Activity:
Count how many lines of the material hold "asynchronous". Respond with that number alone.

Raw data:
<file path="config.mk">
export PLATFORM = sky130hd
export DESIGN_NAME = i4001_bus
export DESIGN_NICKNAME = d
export VERILOG_FILES = /design/src/rtl/i4001_bus.sv
export SDC_FILE = /design/constraint.sdc
export NUM_CORES = 1
export LEC_CHECK = 0
export BUFFER_PORTS_ARGS = -buffer_cell sky130_fd_sc_hd__buf_4
export CAP_MARGIN = 20
export CORE_MARGIN = 1.5
export CORE_UTILIZATION = 46
export DETAILED_ROUTE_END_ITERATION = 8
export PLACE_DENSITY = 0.74
export SLEW_MARGIN = 40
export SYNTH_ARGS = -nofsm -noshare
export SYNTH_HDL_FRONTEND = slang
export SYNTH_SLANG_ARGS = --single-unit
</file>
<file path="constraint.sdc">
create_clock -name CLK -period 1.8 [get_ports CLK]
set_input_delay 0.09 -clock CLK [delete_from_list [all_inputs] [get_ports CLK]]
set_output_delay 0.09 -clock CLK [all_outputs]
set_load 0.02 [all_outputs]
</file>
<file path="src/rtl/i4001_bus.sv">
// rtl/i4001_bus.sv - Intel 4001 ROM/I-O chip emulation on the 4004 multiplexed bus
module i4001_bus #(
    parameter logic [3:0] CHIP_ID = 4'h0
) (
    input  logic       CLK,
    input  logic       RESET,
    input  logic       SYNC,
    input  logic       CM,
    input  logic [3:0] D_IN,
    output logic [3:0] D_OUT,
    output logic       D_OE,
    output logic [7:0] rom_addr,
    input  logic [7:0] rom_data,
    input  logic [3:0] IO_IN,
    output logic [3:0] IO_OUT,
    output logic [3:0] PHASE
);

    typedef enum logic [3:0] {
        S_IDLE = 4'd0,
        S_A1   = 4'd1,
        S_A2   = 4'd2,
        S_A3   = 4'd3,
        S_M1   = 4'd4,
        S_M2   = 4'd5,
        S_X1   = 4'd6,
        S_X2   = 4'd7,
        S_X3   = 4'd8
    } state_t;

    state_t     r_state;
    state_t     w_next;
    logic [3:0] r_addr_lo;
    logic [7:0] r_opr_opa;
    logic       r_rom_sel;
    logic       r_selected;
    logic       r_io_pending;
    logic [3:0] r_io_opa;
    logic       w_chip_hit;
    logic       w_src;
    logic       w_wrr;
    logic       w_rdr_next;

    always_comb begin
        w_next = S_IDLE;
        case (r_state)
            S_IDLE:  w_next = S_IDLE;
            S_A1:    w_next = S_A2;
            S_A2:    w_next = S_A3;
            S_A3:    w_next = S_M1;
            S_M1:    w_next = S_M2;
            S_M2:    w_next = S_X1;
            S_X1:    w_next = S_X2;
            S_X2:    w_next = S_X3;
            S_X3:    w_next = S_IDLE;
            default: w_next = S_IDLE;
        endcase
        if (SYNC) begin
            w_next = S_A1;
        end
    end

    assign w_chip_hit = (D_IN == CHIP_ID);
    assign w_src      = (r_state == S_X2) && CM;
    // An early SYNC landing on X2 aborts the cycle, so it must also block the write.
    assign w_wrr      = (r_state == S_X2) && !SYNC && r_io_pending && r_selected
                        && (r_io_opa == 4'h2);
    assign w_rdr_next = (w_next == S_X2) && r_io_pending && r_selected
                        && (r_io_opa == 4'hA);
    assign PHASE      = r_state;

    always_ff @(posedge CLK or negedge RESET) begin
        if (!RESET) begin
            r_state      <= S_IDLE;
            r_addr_lo    <= 4'h0;
            r_opr_opa    <= 8'h00;
            r_rom_sel    <= 1'b0;
            r_selected   <= 1'b0;
            r_io_pending <= 1'b0;
            r_io_opa     <= 4'h0;
            rom_addr     <= 8'h00;
            IO_OUT       <= 4'h0;
            D_OUT        <= 4'h0;
            D_OE         <= 1'b0;
        end else begin
            r_state <= w_next;

            if (r_state == S_A1) begin
                r_addr_lo <= D_IN;
            end
            if (r_state == S_A2) begin
                rom_addr <= {D_IN, r_addr_lo};
            end
            if (r_state == S_A3) begin
                r_rom_sel <= w_chip_hit;
                r_opr_opa <= rom_data;
            end

            if (r_state == S_M2) begin
                r_io_opa <= D_IN;
            end
            if (SYNC || (r_state == S_X3)) begin
                r_io_pending <= 1'b0;
            end else if (r_state == S_M2) begin
                r_io_pending <= CM;
            end

            if (w_src) begin
                r_selected <= w_chip_hit;
            end
            if (w_wrr) begin
                IO_OUT <= D_IN;
            end

            // M1 is entered on the same edge that captures the byte, so use the live inputs.
            D_OE  <= 1'b0;
            D_OUT <= 4'h0;
            case (w_next)
                S_M1: begin
                    D_OE  <= w_chip_hit;
                    D_OUT <= rom_data[7:4];
                end
                S_M2: begin
                    D_OE  <= r_rom_sel;
                    D_OUT <= r_opr_opa[3:0];
                end
                S_X2: begin
                    if (w_rdr_next) begin
                        D_OE  <= 1'b1;
                        D_OUT <= IO_IN;
                    end
                end
                default: begin
                    D_OE  <= 1'b0;
                    D_OUT <= 4'h0;
                end
            endcase
        end
    end

endmodule
</file>
; Word-level counts from Yosys, hierarchy flattened
; Memory sizes are Yosys's and may differ from the RTL's.
; Index checks and enable logic that the tools add are counted.
[word_totals]
register_bits = 36
rom_bits = 64
in_bits = 20
out_inout_bits = 21
wordCells = 42
n_memories = 1
[mem_list]
columns = name, words, width, rd, rd_clocked_by_memory_dff, write_ports, line
row1 = (no name shown), 16, 4, 1, 0, 0, 46  ; case (r_state)
[op_classes]
n_eq_ne = 11
n_mux = 7
n_reduce_logical = 12
[ops]
columns = cell, count
row1 = == test 4 x 3 -> 1 bit (second input constant), 5
row2 = == test 4 x 2 -> 1 bit (second input constant), 3
row3 = case mux 4 bit (3 select lines), 1
row4 = == test 4 bit (second input constant), 2
row5 = logical AND 1 bit, 8
row6 = two-way mux 4 bit, 2
row7 = == test 4 x 1 -> 1 bit (second input constant), 1
row8 = zero test 4 bit, 1
row9 = two-way mux 1 bit, 3
row10 = case mux 1 bit (3 select lines), 1
row11 = nonzero test 2 bit, 1
row12 = zero test 1 bit, 1
row13 = logical OR 1 bit, 1

; Logic depth before layout (Yosys ltp)
; Gate-level depths: netlist (run 1).
; An unclocked memory read counts as a cell.
[depth]
word_depth = 8
ltp_mapped = 6
mapped_depth_nobuf = 6

; Worst setup path before layout (run 1)
; Ideal clock, no wire load.
[synth_timing]
path_kind = flip-flop to flip-flop
from = register r_state[0] (netlist: PHASE[0])
to = register D_OUT[0]
setup_time_ps = 79
t_arrival_ps = 1962
required_time_ps = 1721
setup_slack_ps = -241
stages_incl_launch_ff = 7
path_buffers = 0
period_less_slack_ps = 2041
cell_sequence = dfrtp_1 > inv_1 > ha_1 > or3_1 > a2111oi_4 > a22oi_1 > o21ai_1
[synth_via]
elab_chain_cells = 8
word_cells_on_any_way = 10
classes_between = 3 x eq/ne / 3 x mux / 3 x reduce/logical / 1 x memory
[synth_lines]
columns = item, line
row1 = from (decl), 31  ; state_t r_state;
row2 = from (signal assigned), 86  ; r_state <= w_next;
row3 = memory (16 x 4 bit) *, n/a
row4 = two-way mux 4 bit *, 58  ; if (SYNC) begin
row5 = == test 4 x 3 -> 1 bit, "68, 118"
row6 = logical AND 1 bit (2 in a row), 68  ; assign w_rdr_next = (w_next == S_X2) && r_io_pending && r_selected
row7 = logical AND 1 bit, 69  ; && (r_io_opa == 4'hA);
row8 = two-way mux 4 bit, 128  ; if (w_rdr_next) begin
row9 = case mux 4 bit (3 select lines) *, 118  ; case (w_next)
row10 = to (signal assigned), 121  ; D_OUT <= rom_data[7:4];
row11 = to (signal assigned), 125  ; D_OUT <= r_opr_opa[3:0];
row12 = to (decl), 10  ; output logic [3:0] D_OUT,
; Mark *: on every way between the ends. The rest lies on a longest branch, timed or not.
; A chain may end at the register's enable or synchronous reset.

; Worst setup path in the final report (run 1)
[layout_timing]
from = register r_state[1] (netlist: PHASE[1])
to = register D_OUT[0]
; The elaborated chain is that of the path after synthesis.

==> results of run 1 <==
[power by group through the flow]
| stage | Sequential [mW] | Combinational, mW | Clock [mW] |
|---|---|---|---|
| after detailed placement | 1.20 | 0.833 | 0 |
| after CTS | 1.18 | 0.874 | 0.484 |
| after global placement | 1.19 | 0.812 | 0 |
| final | 1.18 | 0.883 | 0.474 |
| after global routing | 1.22 | 0.959 | 0.519 |
| after floorplan | 1.30 | 0.361 | 0 |
[cells in the mapped netlist (2+ instances only)]
cell type  count
nand2_1        4
nand2b_1       3
ha_1           5
nor3b_1        3
nand3b_1       2
a22oi_1        5
dfrtp_1       36
nor2_1         4
inv_1          6
mux2_2        26
o21ai_1        4
[state kept, by name, summed over array words and instances (netlist names)]
name	count
rom_addr	8
D_OUT	4
IO_OUT	4
PHASE	4
r_addr_lo	4
r_io_opa	4
r_opr_opa	4
D_OE	1
r_io_pending	1
r_rom_sel	1
r_selected	1
[final cells by class]
type | instances | area, um^2 | area share, %
tap | 46 | 57.56 | 2.533
sequential | 36 | 903.4 | 39.76
timing repair buffer | 64 | 511.7 | 22.52
multi-input combinational | 73 | 711.9 | 31.33
inverter | 6 | 22.52 | 0.9912
clock buffer | 7 | 65.06 | 2.863
[repair_timing]
action                                 4_1_cts  5_1_grt
gates cloned                                 0        0
setup endpoints to repair                    5        9
pin swaps                                    5        0
setup buffers                                2        1
gates resized for setup                      2        2
endpoints found under the hold margin       48        0
hold buffers                                11        0
[per-stage QoR]
stage / total power [mW] / util [%] / instance area (um^2) / hold WS (ns) / TNS (ns)
floorplan: 1.666 / - / 1628 / -0.2056 / -0.03137
global placement: 2.002 / 61.49 / 2052 / 0.06681 / -0.01718
detailed placement: 2.030 / 61.49 / 2052 / 0.06778 / -0.2982
CTS: 2.538 / 67.64 / 2257 / 0.002018 / -0.1820
global route: 2.694 / 68.09 / 2272 / 0.004504 / -1.041
finish: 2.538 / 68.09 / 2272 / 0.01656 / -0.3527
[layer usage]
metal  vias up  GRT usage (%)  part of all wire (%)
li1        554              -                     -
met1       593          29.25                    43
met2        34          32.63                    50
met3         4          6.625                   5.4
met4         0          7.295                   1.4
met5         -              0                     0
[how the worst max path moves through the flow]
stage                                  start  depth (start not counted)  slack, ns                  to
after floorplan           PHASE[0]$_DFF_PN0_                          5     -0.008  D_OUT[0]$_DFF_PN0_
after CTS                 PHASE[0]$_DFF_PN0_                          5      -0.05  D_OUT[2]$_DFF_PN0_
after detailed placement  PHASE[0]$_DFF_PN0_                          5      -0.09  D_OUT[2]$_DFF_PN0_
final                     PHASE[1]$_DFF_PN0_                          6      -0.12  D_OUT[0]$_DFF_PN0_
after global placement    PHASE[0]$_DFF_PN0_                          5     -0.006  D_OUT[1]$_DFF_PN0_
after global routing      PHASE[1]$_DFF_PN0_                          6      -0.20  D_OUT[0]$_DFF_PN0_
[cell families (layout without fill, tap and decap cells)]
logic type / Yosys count / after routing
mux: 27 / 27
compound gates: 14 / 14
buf+inv: 8 / 77
flops: 36 / 36
simple gates: 27 / 27
fa+ha+maj: 5 / 5
[placed cells by master (no fill, tap or decap)]
master         netlist  layout
a22oi_1              5       5
nor3_2               1       1
a221oi_4             0       1
nand3b_1             2       2
nor3b_1              3       2
a2111oi_0            1       1
nor3b_2              1       2
inv_1                6       4
ha_2                 0       2
dfrtp_1             36      34
nand2_1              4       4
mux2_2              26      26
or2_2                1       1
clkbuf_8             0       2
dfrtp_2              0       2
or3b_4               1       1
nor2b_1              1       1
and2_1               1       1
nand2b_1             3       3
nor3_1               1       1
or3_4                0       1
inv_2                0       2
o2111ai_1            1       1
dlygate4sd3_1        0      11
a21oi_1              1       1
nand4b_1             1       1
buf_4                0      52
and2b_1              1       1
buf_6                0       1
o21ai_1              4       4
nor2_1               4       4
ha_1                 5       1
a2111oi_4            1       1
nor4_1               1       1
clkbuf_4             0       5
ha_4                 0       2
mux2i_1              1       1
[tightest hold or removal path, stage by stage]
cell,delay (ns)
buf_4,0.08
a22oi_1,0.07
o21ai_1,0.08
==> metrics.cfg, run 1 <==
[outcome]
outcome=finished, violations left
violations=setup timing

[floorplanning]
die_area_um2=3825
pin_count=41
start_util_pct=47.73
core_um2=3337
die_h_um=61.85
fp.dieW_um=61.85
placement_rows=21

[global_route]
grt_max_degree=37
track_usage_pct=21.41
first_global_vias=1176
antenna_found_initial=0
grt_first_pass_wirelength_mm=5.658
grt_remaining_overflow=0

[setup_path]
cp_cell_sequence=inv_2 -> ha_4 -> or3_4 -> a2111oi_4 -> a22oi_1 -> o21ai_1
crit_required_ns=2.06
rr_startpoint=PHASE[1]$_DFF_PN0_
crit_family=compound AO/OA/AOI/OAI gates
slowest_delay_ns=0.46
rr_worst_depth=6
cp_slowest_cell=dfrtp_2
arrival_ns=2.19
start_kind=register
cp_max_fo=5
critPathBufInv=1
crit_path_end_kind=register
r2r_setup_slack_ns=-0.12
worstSetupPathType=reg -> reg
r2r_end=D_OUT[0]$_DFF_PN0_

[synth]
syn-cell-area_um2=1593
ys_async_sr_fraction_pct=100.0
synth_enable_flop_cells=0
syn_inst=117
synth_mux_area_share_pct=19.01
synthSimpleGateAreaFrac_pct=10.84
synth-compound-area-share_pct=7.698
synth_top_family_by_area=multiplexers
yosysUniqueCellTypes=30
yosysTopAreaCellShare_pct=56.56
synth_area_per_cell_um2=13.61
syn_nets=142
seq_area_frac_synth_pct=56.56
yosysWarnings=0
synthAdderAreaFrac_pct=3.928
synth_xor_area_share_pct=0
synth_top_cell_by_area=dfrtp_1
synth_area_leaders=dfrtp_1 (57%), mux2_2 (18%), ha_1 (3.9%)
yosys_register_bits=36
synthFlopType=dfrtp_1

[layout]
synthToLayoutAreaGrowth_pct=42.66
stdcell_count=232
diodes=0
fillers=252
drive_above_1_share_pct=54.84
nNetsFinal=211

[placement]
dp_cells=211
dpl.hpwl_mm=2.341
port_buffers=40
place_ws_ns=-0.08650
globalplace.congestion=0.7616

[sta]
finalMaxSlewViolations=0
post-route-min-period_ns=1.924
max_freq_mhz=519.8
rsz0062_at_grt=true
max-slew-margin-rel_pct=66.85
timing.final.crit_share_pct=106.9
fin_skew_ns=0.008631
hold_viol=0
fin_ws_ns=-0.1239
finalSetupViolCount=5
tightestPinTransition_ns=0.4927

[clock_network]
cts.clk_slew.worst_paths_ns=0.11
cts_max_level=2
cts_buffers=5
cts_tree=done
clockBufferDepth=2
insertion_delay_ns=0.33
clkSinkCount=36
cts_root_buf=clkbuf_4

[route]
routed_wl_mm=3.576
first_iter_violations=46
drtPass1Iterations=4
wl_per_cell_um=15.41
vias=1185
route.detailed.drc=0
viasPerCell=5.108
drtAntennaViolNets=0

[pwr]
irDropWorstVdd_mv=0.8624
p_switching_uw=777.4
p_comb_share_pct=34.8
swShare_pct=30.63
pwr-share-seq_pct=46.6
cellLeakagePower_nw=1.091
p_per_area_nw_per_um2=1117
pwr-share-clk_pct=18.7
p_int_mw=1.761

[flow_run]
maxCapViolCount=0

[worst_hold_path]
hold_end=D_OUT[1]$_DFF_PN0_
hp-class=in -> reg
min_path_cells=3
hp-start=rom_data[5]

Power figures use the tool's default switching activity.
==> run 2: changes to the inputs <==
- CORE_MARGIN: 1.5 -> default
- PLACE_DENSITY: 0.74 -> 0.75
==> run 2 against run 1 <==
Against the previous run: the run still ends with setup timing left; final area down 1.3%; via count increased by 0.42%; cell count fell by 0.86%; global-route usage up 0.42 points; setup slack better by 0.054 ns; critical path type unchanged; largest cell class unchanged.
==> metrics.cfg, run 2 (synthesis results as in run 1) <==
[route]
route.detailed.drc=0
vias=1190
wl_per_cell_um=14.91
drtPass1Iterations=4
drtAntennaViolNets=0
routed_wl_mm=3.430
first_iter_violations=31
viasPerCell=5.174

[pwr]
cellLeakagePower_nw=1.062
p_per_area_nw_per_um2=1159
irDropWorstVdd_mv=0.6930

[global_route]
grt_remaining_overflow=0
first_global_vias=1202
track_usage_pct=21.83
grt_max_degree=37
grt_first_pass_wirelength_mm=5.727
antenna_found_initial=0

[floorplanning]
placement_rows=21
fp.dieW_um=60.85
core_um2=3337
die_area_um2=3702
start_util_pct=47.73
pin_count=41
die_h_um=60.85

[placement]
globalplace.congestion=0.7610
place_ws_ns=-0.05300
port_buffers=40
placed_cell_area_um2=2052
dpl.hpwl_mm=2.477

[sta]
post-route-min-period_ns=1.870
fin_ws_ns=-0.07005
finalMaxSlewViolations=0
hold_viol=0
max_freq_mhz=534.7
max-slew-margin-rel_pct=67.15
rsz0062_at_grt=true
tightestPinTransition_ns=0.4883
fin_skew_ns=0.008839
final.setup.tns_ns=-0.2032
timing.final.crit_share_pct=103.9
finalSetupViolCount=5

[clock_network]
cts.clk_slew.worst_paths_ns=0.11
cts_tree=done
cts_resized=0
cts_max_level=2
clkSinkCount=36
cts_buffers=5
clockBufferDepth=2
cts_root_buf=clkbuf_4
insertion_delay_ns=0.34

[setup_path]
crit_required_ns=2.06
arrival_ns=2.13
worstSetupPathType=reg -> reg
start_kind=register
crit_path_end_kind=register
cp_max_fo=5
rr_worst_depth=5

[layout]
diodes=0
final_common_cell=buf_4
fillers=261
stdcell_area_um2=2242
regMostFlops=rom_addr
largest_reg_flops=8
final_cell_mix=buf_4 (50), dfrtp_1 (34), mux2_2 (26)
nNetsFinal=208
seq_area_um2=903.4
synthToLayoutAreaGrowth_pct=40.77
multi_input_area_um2=693.2
drive_above_1_share_pct=53.26

[flow_run]
maxCapViolCount=0

[worst_hold_path]
hp-class=in -> reg
min_path_cells=3

[outcome]
violations=setup timing
outcome=finished, violations left

run 2: final cells by class:
class | instances | share of cell area (%)
Clock inverter | 3 | 1.897
Sequential cell | 36 | 40.29
Multi-Input combinational cell | 73 | 30.92
Tap cell | 46 | 2.567
Clock buffer | 5 | 1.674
Timing Repair Buffer | 61 | 21.65
Inverter | 6 | 1.004
run 2: worst paths after layout:
check | startpoint | end | slack [ns]
worst max-delay path | PHASE[0]$_DFF_PN0_ | D_OUT[1]$_DFF_PN0_ | -0.07
worst min-delay path | rom_data[4] | D_OUT[0]$_DFF_PN0_ | 0.02
worst max register to register | PHASE[0]$_DFF_PN0_ | D_OUT[1]$_DFF_PN0_ | -0.07
worst min register to register | r_addr_lo[0]$_DFFE_PN0N_ | rom_addr[0]$_DFFE_PN0N_ | 0.52
max in group asynchronous | RESET | PHASE[0]$_DFF_PN0_ | 1.23
min in group asynchronous | RESET | rom_addr[1]$_DFFE_PN0N_ | 0.23
run 2: through the flow:
stage / instances / power, mW / util (%) / hold slack [ns]
2_1_floorplan: 117 / 1.666 / - / -0.2056
3_3_place_gp: 211 / 1.995 / 61.49 / 0.06375
3_5_place_dp: 211 / 2.039 / 61.49 / 0.06934
4_1_cts: 230 / 2.624 / 67.19 / 0.0003962
5_1_grt: 230 / 2.755 / 67.19 / 0.004541
6_report: 230 / 2.599 / 67.19 / 0.01522
run 2: critical path, cell delays in order, from the launching register on:
cell	delay (ns)
dfrtp_2	0.46
ha_2	0.20
or3b_4	0.41
a2111oi_4	0.43
a22oi_1	0.17
o21ai_1	0.13
run 2: power by group:
group | switching [mW] | total, mW | internal (mW)
clock | 0.275 | 0.565 | 0.290
sequential | 0.141 | 1.19 | 1.05
combinational | 0.378 | 0.846 | 0.468
run 2: routing by layer:
metal / global-route usage (%) / vias up / share of wire, %
met3: 7.889 / 6 / 4.7
li1: - / 553 / -
met2: 34.69 / 32 / 52
met1: 27.98 / 599 / 43
met4: 6.818 / 0 / 0.99
met5: 0 / - / 0
run 2: repair_timing:
action	CTS	global route
hold buffers	11	0
pin swaps	5	3
hold endpoints to repair	49	0
setup endpoints to repair	5	5
buffers inserted	0	0
==> run 3: changes to the inputs <==
- CORE_ASPECT_RATIO: default -> 1.4
- HOLD_SLACK_MARGIN: default -> 0.1
- MAX_ROUTING_LAYER: default -> met4
==> run 3 against run 2 <==
Against the previous run: the flow still finishes with violations (setup timing); via count up 3.3%; clock skew down 0.0051 ns; first-iteration DRC count down 23%; global-route usage up 0.76 points; critical path depth unchanged; clock power up 36%; total power up 8.4%; setup slack worse by 0.042 ns; final area up 4.7%; sequential power about the same; critical path type unchanged; largest power group unchanged; highest routed layer unchanged.
==> metrics.cfg, run 3 (synthesis results as in run 1) <==
[outcome]
outcome=finished, violations left
violations=setup timing

[sta]
timing.final.crit_share_pct=106.3
hold_viol=0
finalSetupViolCount=5
finalMaxSlewViolations=0
post-route-min-period_ns=1.913
fin_ws_ns=-0.1125
fin_skew_ns=0.003763
rsz0062_at_grt=true
max_freq_mhz=522.9
max-slew-margin-rel_pct=60.39
tightestPinTransition_ns=0.5887
holdWs_ns=0.1112

[setup_path]
cp_cell_sequence=ha_2 -> or3b_4 -> a2111oi_4 -> a22oi_1 -> o21ai_1
worstSetupPathType=reg -> reg
cp_slowest_cell=a2111oi_4
cp_max_fo=6
arrival_ns=2.11
crit_path_end_kind=register
start_kind=register
rr_worst_depth=5
crit_required_ns=2.00
slowest_delay_ns=0.47

[floorplanning]
die_h_um=71.63
placement_rows=24
die_area_um2=3705
pin_count=41
fp.dieW_um=51.73
core_um2=3213
start_util_pct=49.57

[clock_network]
clockBufferDepth=2
cts.clk_slew.worst_paths_ns=0.07
insertion_delay_ns=0.28
cts_tree=done
cts_buffers=5
cts_resized=0
cts_root_buf=clkbuf_8
clkSinkCount=36
cts_max_level=2

[global_route]
antenna_found_initial=0
track_usage_pct=22.59
grt_remaining_overflow=0
grt_first_pass_wirelength_mm=5.858
grt_max_degree=37
first_global_vias=1304

[placement]
globalplace.congestion=0.7548
dpl.hpwl_mm=2.415
port_buffers=40
dp_cells=203

[pwr]
irDropWorstVdd_mv=1.272
p_per_area_nw_per_um2=1200
total_power_mw=2.816
cellLeakagePower_nw=1.114

[route]
drtPass1Iterations=4
first_iter_violations=24
route.detailed.drc=0
routed_wl_mm=3.554
vias=1229
wl_per_cell_um=15.45
viasPerCell=5.343
drtAntennaViolNets=0

[worst_hold_path]
hp-class=in -> reg
min_path_cells=3

[layout]
drive_above_1_share_pct=51.83
fillers=202
diodes=0
final_common_cell=buf_4
fin_util_pct=73.05
regMostFlops=rom_addr
largest_reg_flops=8
stdcell_count=230
synthToLayoutAreaGrowth_pct=47.37
final_cell_mix=buf_4 (51), dfrtp_1 (34), mux2_2 (26)
nNetsFinal=215

[flow_run]
maxCapViolCount=0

Answer for the task:
2